I am not sure what this task is about and which problem you would like to solve.
You might want to come up with a problem description, separate from one possible solution.

Furthermore, I don't think that such a discussion can be handled via a task in Phabricator. This requires a much broader audience as it requires fundamental changes to the MediaWiki software and parts of the network stack. Have you proposed this on forums and on mailing lists already?

Aklapper renamed this task from Wikimedia servers decentralized to Decentralized (P2P?) MediaWiki.Jan 7 2015, 12:58 PM

I think the idea of a P2P wiki appeared a long time ago in the mailing list.

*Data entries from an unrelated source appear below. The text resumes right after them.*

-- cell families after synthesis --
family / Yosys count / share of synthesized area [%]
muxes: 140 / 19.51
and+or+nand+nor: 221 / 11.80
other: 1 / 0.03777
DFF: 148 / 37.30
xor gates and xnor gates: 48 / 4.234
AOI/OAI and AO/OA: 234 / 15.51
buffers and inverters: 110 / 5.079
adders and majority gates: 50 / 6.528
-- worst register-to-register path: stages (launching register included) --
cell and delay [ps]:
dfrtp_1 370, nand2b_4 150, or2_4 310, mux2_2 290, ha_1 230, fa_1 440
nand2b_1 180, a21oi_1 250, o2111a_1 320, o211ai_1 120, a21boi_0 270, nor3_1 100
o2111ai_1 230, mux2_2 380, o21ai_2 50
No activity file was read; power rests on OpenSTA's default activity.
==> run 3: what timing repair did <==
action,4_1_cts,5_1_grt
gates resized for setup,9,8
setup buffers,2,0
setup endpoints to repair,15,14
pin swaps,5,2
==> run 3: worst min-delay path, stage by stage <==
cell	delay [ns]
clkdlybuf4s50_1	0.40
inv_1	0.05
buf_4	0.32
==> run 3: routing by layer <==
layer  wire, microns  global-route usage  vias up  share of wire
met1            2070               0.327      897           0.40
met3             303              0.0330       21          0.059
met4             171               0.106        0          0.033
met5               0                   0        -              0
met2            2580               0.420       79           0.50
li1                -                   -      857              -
**src/rtl/aci_tape_player.sv**
```systemverilog
// Apple-1 ACI cassette waveform synthesizer: plays header tone, sync cycle and
// MSB-first data cycles on tape_level from a loader-supplied byte stream.
module aci_tape_player #(
   parameter int HEADER_HALF   = 650,
   parameter int HEADER_CYCLES = 2000,
   parameter int SYNC_HALF     = 200,
   parameter int ZERO_HALF     = 250,
   parameter int ONE_HALF      = 500,
   parameter int CW            = 16
) (
   input  logic       clk,
   input  logic       reset,
   input  logic       cpu_clken,
   input  logic       start,
   input  logic       abort,
   input  logic [7:0] byte_data,
   input  logic       byte_valid,
   input  logic       byte_last,
   output logic       byte_ready,
   output logic       tape_level,
   output logic       busy,
   output logic       done,
   output logic       underrun
);

   typedef enum logic [2:0] {
      IDLE,
      HEADER,
      SYNC,
      LOAD,
      DATA,
      FINISH
   } state_t;

   localparam logic [CW-1:0] HDR_LD   = CW'(HEADER_HALF - 1);
   localparam logic [CW-1:0] SYNC_LD  = CW'(SYNC_HALF - 1);
   localparam logic [CW-1:0] ZERO_LD  = CW'(ZERO_HALF - 1);
   localparam logic [CW-1:0] ONE_LD   = CW'(ONE_HALF - 1);
   localparam logic [CW:0]   HDR_LAST = (CW+1)'(2 * HEADER_CYCLES - 1);

   state_t        state;
   logic [CW-1:0] half_cnt;
   logic [CW:0]   half_idx;
   logic [7:0]    shreg;
   logic          last_q;
   logic [2:0]    bit_idx;

   function automatic logic [CW-1:0] bit_reload(input logic b);
      return b ? ONE_LD : ZERO_LD;
   endfunction

   always_ff @(posedge clk) begin
      if (reset) begin
         state      <= IDLE;
         tape_level <= 1'b0;
         busy       <= 1'b0;
         done       <= 1'b0;
         byte_ready <= 1'b0;
         underrun   <= 1'b0;
         half_cnt   <= '0;
         half_idx   <= '0;
         shreg      <= '0;
         last_q     <= 1'b0;
         bit_idx    <= '0;
      end else begin
         done       <= 1'b0;
         byte_ready <= 1'b0;
         if (abort) begin
            state      <= IDLE;
            tape_level <= 1'b0;
            busy       <= 1'b0;
            half_cnt   <= '0;
            half_idx   <= '0;
            bit_idx    <= '0;
         end else begin
            case (state)
               IDLE: begin
                  tape_level <= 1'b0;
                  if (start) begin
                     state    <= HEADER;
                     busy     <= 1'b1;
                     underrun <= 1'b0;
                     half_cnt <= HDR_LD;
                     half_idx <= '0;
                  end
               end

               HEADER: if (cpu_clken) begin
                  if (half_cnt != '0) begin
                     half_cnt <= half_cnt - 1'b1;
                  end else begin
                     tape_level <= ~tape_level;
                     if (half_idx == HDR_LAST) begin
                        state    <= SYNC;
                        half_idx <= '0;
                        half_cnt <= SYNC_LD;
                     end else begin
                        half_idx <= half_idx + 1'b1;
                        half_cnt <= HDR_LD;
                     end
                  end
               end

               SYNC: if (cpu_clken) begin
                  if (half_cnt != '0) begin
                     half_cnt <= half_cnt - 1'b1;
                  end else begin
                     tape_level <= ~tape_level;
                     if (half_idx[0]) begin
                        state    <= LOAD;
                        half_idx <= '0;
                        half_cnt <= '0;
                     end else begin
                        half_idx <= half_idx + 1'b1;
                        half_cnt <= SYNC_LD;
                     end
                  end
               end

               // Single-clock byte fetch; cpu_clken is deliberately ignored here.
               LOAD: begin
                  if (byte_valid) begin
                     shreg      <= byte_data;
                     last_q     <= byte_last;
                     byte_ready <= 1'b1;
                     bit_idx    <= 3'd7;
                     half_idx   <= '0;
                     half_cnt   <= bit_reload(byte_data[7]);
                     state      <= DATA;
                  end else begin
                     underrun   <= 1'b1;
                     tape_level <= 1'b0;
                     busy       <= 1'b0;
                     state      <= IDLE;
                  end
               end

               // shreg[7] is always the bit on air; lengths never come from live byte_data.
               DATA: if (cpu_clken) begin
                  if (half_cnt != '0) begin
                     half_cnt <= half_cnt - 1'b1;
                  end else begin
                     tape_level <= ~tape_level;
                     if (!half_idx[0]) begin
                        half_idx <= (CW+1)'(1);
                        half_cnt <= bit_reload(shreg[7]);
                     end else begin
                        half_idx <= '0;
                        if (bit_idx == 3'd0) begin
                           half_cnt <= '0;
                           state    <= last_q ? FINISH : LOAD;
                        end else begin
                           bit_idx  <= bit_idx - 1'b1;
                           shreg    <= {shreg[6:0], 1'b0};
                           half_cnt <= bit_reload(shreg[6]);
                        end
                     end
                  end
               end

               FINISH: begin
                  done       <= 1'b1;
                  tape_level <= 1'b0;
                  busy       <= 1'b0;
                  state      <= IDLE;
               end

               default: state <= IDLE;
            endcase
         end
      end
   end

endmodule

```
--- config.mk ---
export PLATFORM = sky130hd
export DESIGN_NAME = input_debounce_conditioner
export DESIGN_NICKNAME = d
export VERILOG_FILES = /design/src/rtl/input_debounce_conditioner.sv
export SDC_FILE = /design/constraint.sdc
export NUM_CORES = 1
export LEC_CHECK = 0
export CAP_MARGIN = 0
export CORE_MARGIN = 1
export CORE_UTILIZATION = 52
export CTS_CLUSTER_SIZE = 16
export DETAILED_ROUTE_END_ITERATION = 10
export HOLD_SLACK_MARGIN = 0.08
export PLACE_DENSITY = 0.81
export RECOVER_POWER = 100
export SETUP_SLACK_MARGIN = 0.05
export SYNTH_ARGS = -nofsm -noshare
export SYNTH_HDL_FRONTEND = slang
export SYNTH_SLANG_ARGS = --single-unit
export TNS_END_PERCENT = 100
--- constraint.sdc ---
create_clock -name clk -period 2.6 [get_ports clk]
set_input_delay 0.78 -clock clk [delete_from_list [all_inputs] [get_ports clk]]
set_output_delay 0.78 -clock clk [all_outputs]
set_load 0.01 [all_outputs]
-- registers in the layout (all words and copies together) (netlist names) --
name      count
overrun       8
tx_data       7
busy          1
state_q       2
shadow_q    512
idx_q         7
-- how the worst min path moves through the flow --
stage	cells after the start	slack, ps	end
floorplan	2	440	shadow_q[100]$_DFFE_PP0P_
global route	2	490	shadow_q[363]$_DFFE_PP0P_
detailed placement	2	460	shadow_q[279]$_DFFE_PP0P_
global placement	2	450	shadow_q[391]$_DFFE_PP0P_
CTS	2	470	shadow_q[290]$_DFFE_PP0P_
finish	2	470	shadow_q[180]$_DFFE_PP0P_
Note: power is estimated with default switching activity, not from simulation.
===== src/rtl/updown_mod_counter.sv =====
// Modulo up/down counter with clear, clamped load, wrap/saturate boundary handling,
// enable prescaler, registered terminal-count pulse and sticky overflow flag.
module updown_mod_counter #(
  parameter int unsigned MAX_VALUE = 255,
  parameter int unsigned WRAP_MODE = 1,
  parameter int unsigned PRESCALE  = 1,
  localparam int unsigned WIDTH    = $clog2(MAX_VALUE + 1),
  localparam int unsigned PS_WIDTH = $clog2(PRESCALE + 1)
) (
  input  logic             clk_i,
  input  logic             a_rst_n_i,
  input  logic             enable_i,
  input  logic             clear_i,
  input  logic             load_i,
  input  logic [WIDTH-1:0] load_value_i,
  input  logic             up_i,
  output logic [WIDTH-1:0] value_o,
  output logic             tc_o,
  output logic             ovf_o
);

  localparam logic [WIDTH:0]    MAX_EXT = (WIDTH + 1)'(MAX_VALUE);
  localparam logic [PS_WIDTH-1:0] PS_LAST = PS_WIDTH'(PRESCALE - 1);

  logic [WIDTH-1:0]    value_q;
  logic [PS_WIDTH-1:0] ps_q;
  logic                tc_q;
  logic                ovf_q;

  logic [WIDTH:0] val_ext;
  logic [WIDTH:0] load_ext;
  logic [WIDTH:0] step_ext;
  logic [WIDTH:0] load_clamped;
  logic           step;
  logic           at_max;
  logic           at_zero;
  logic           boundary;

  always_comb begin
    val_ext      = {1'b0, value_q};
    load_ext     = {1'b0, load_value_i};
    load_clamped = (load_ext > MAX_EXT) ? MAX_EXT : load_ext;
    step         = enable_i && (ps_q == PS_LAST);
    at_max       = (val_ext == MAX_EXT);
    at_zero      = (val_ext == '0);
    boundary     = step && (up_i ? at_max : at_zero);
    step_ext     = val_ext;
    if (up_i) begin
      if (at_max) step_ext = (WRAP_MODE != 0) ? '0 : MAX_EXT;
      else        step_ext = val_ext + 1'b1;
    end else begin
      if (at_zero) step_ext = (WRAP_MODE != 0) ? MAX_EXT : '0;
      else         step_ext = val_ext - 1'b1;
    end
  end

  // Priority: clear > load > prescaled step; tc is only ever set by a boundary step.
  always_ff @(posedge clk_i or negedge a_rst_n_i) begin
    if (!a_rst_n_i) begin
      value_q <= '0;
      ps_q    <= '0;
      tc_q    <= 1'b0;
      ovf_q   <= 1'b0;
    end else if (clear_i) begin
      value_q <= '0;
      ps_q    <= '0;
      tc_q    <= 1'b0;
      ovf_q   <= 1'b0;
    end else if (load_i) begin
      value_q <= WIDTH'(load_clamped);
      ps_q    <= '0;
      tc_q    <= 1'b0;
    end else if (enable_i) begin
      if (step) begin
        ps_q    <= '0;
        value_q <= WIDTH'(step_ext);
        tc_q    <= boundary;
        if (boundary) ovf_q <= 1'b1;
      end else begin
        ps_q <= ps_q + 1'b1;
        tc_q <= 1'b0;
      end
    end else begin
      tc_q <= 1'b0;
    end
  end

  assign value_o = value_q;
  assign tc_o    = tc_q;
  assign ovf_o   = ovf_q;

endmodule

However, this task is about the priorities of Wikimedia Foundation. MediaWiki improvements don't need that (however, you may need to code/fund it yourself or convince other people to do that).

I suppose that the phrase «not require a centralized server, which is not subject to the laws of a country and a company.» is meant about Wikimedia projects. But note that most law-related restrictions do not come from Wikimedia Foundation, but from the communities striving to provide free content (and unfriendly laws).

I agree with aklapper that providing the wikis in a decentralised way would be very problematic (eg. do you still want to block vandals?) and should be discussed at different forums before.

I think the idea of a P2P wiki appeared a long time ago in the mailing list.

More than once and on several lists if memory serves.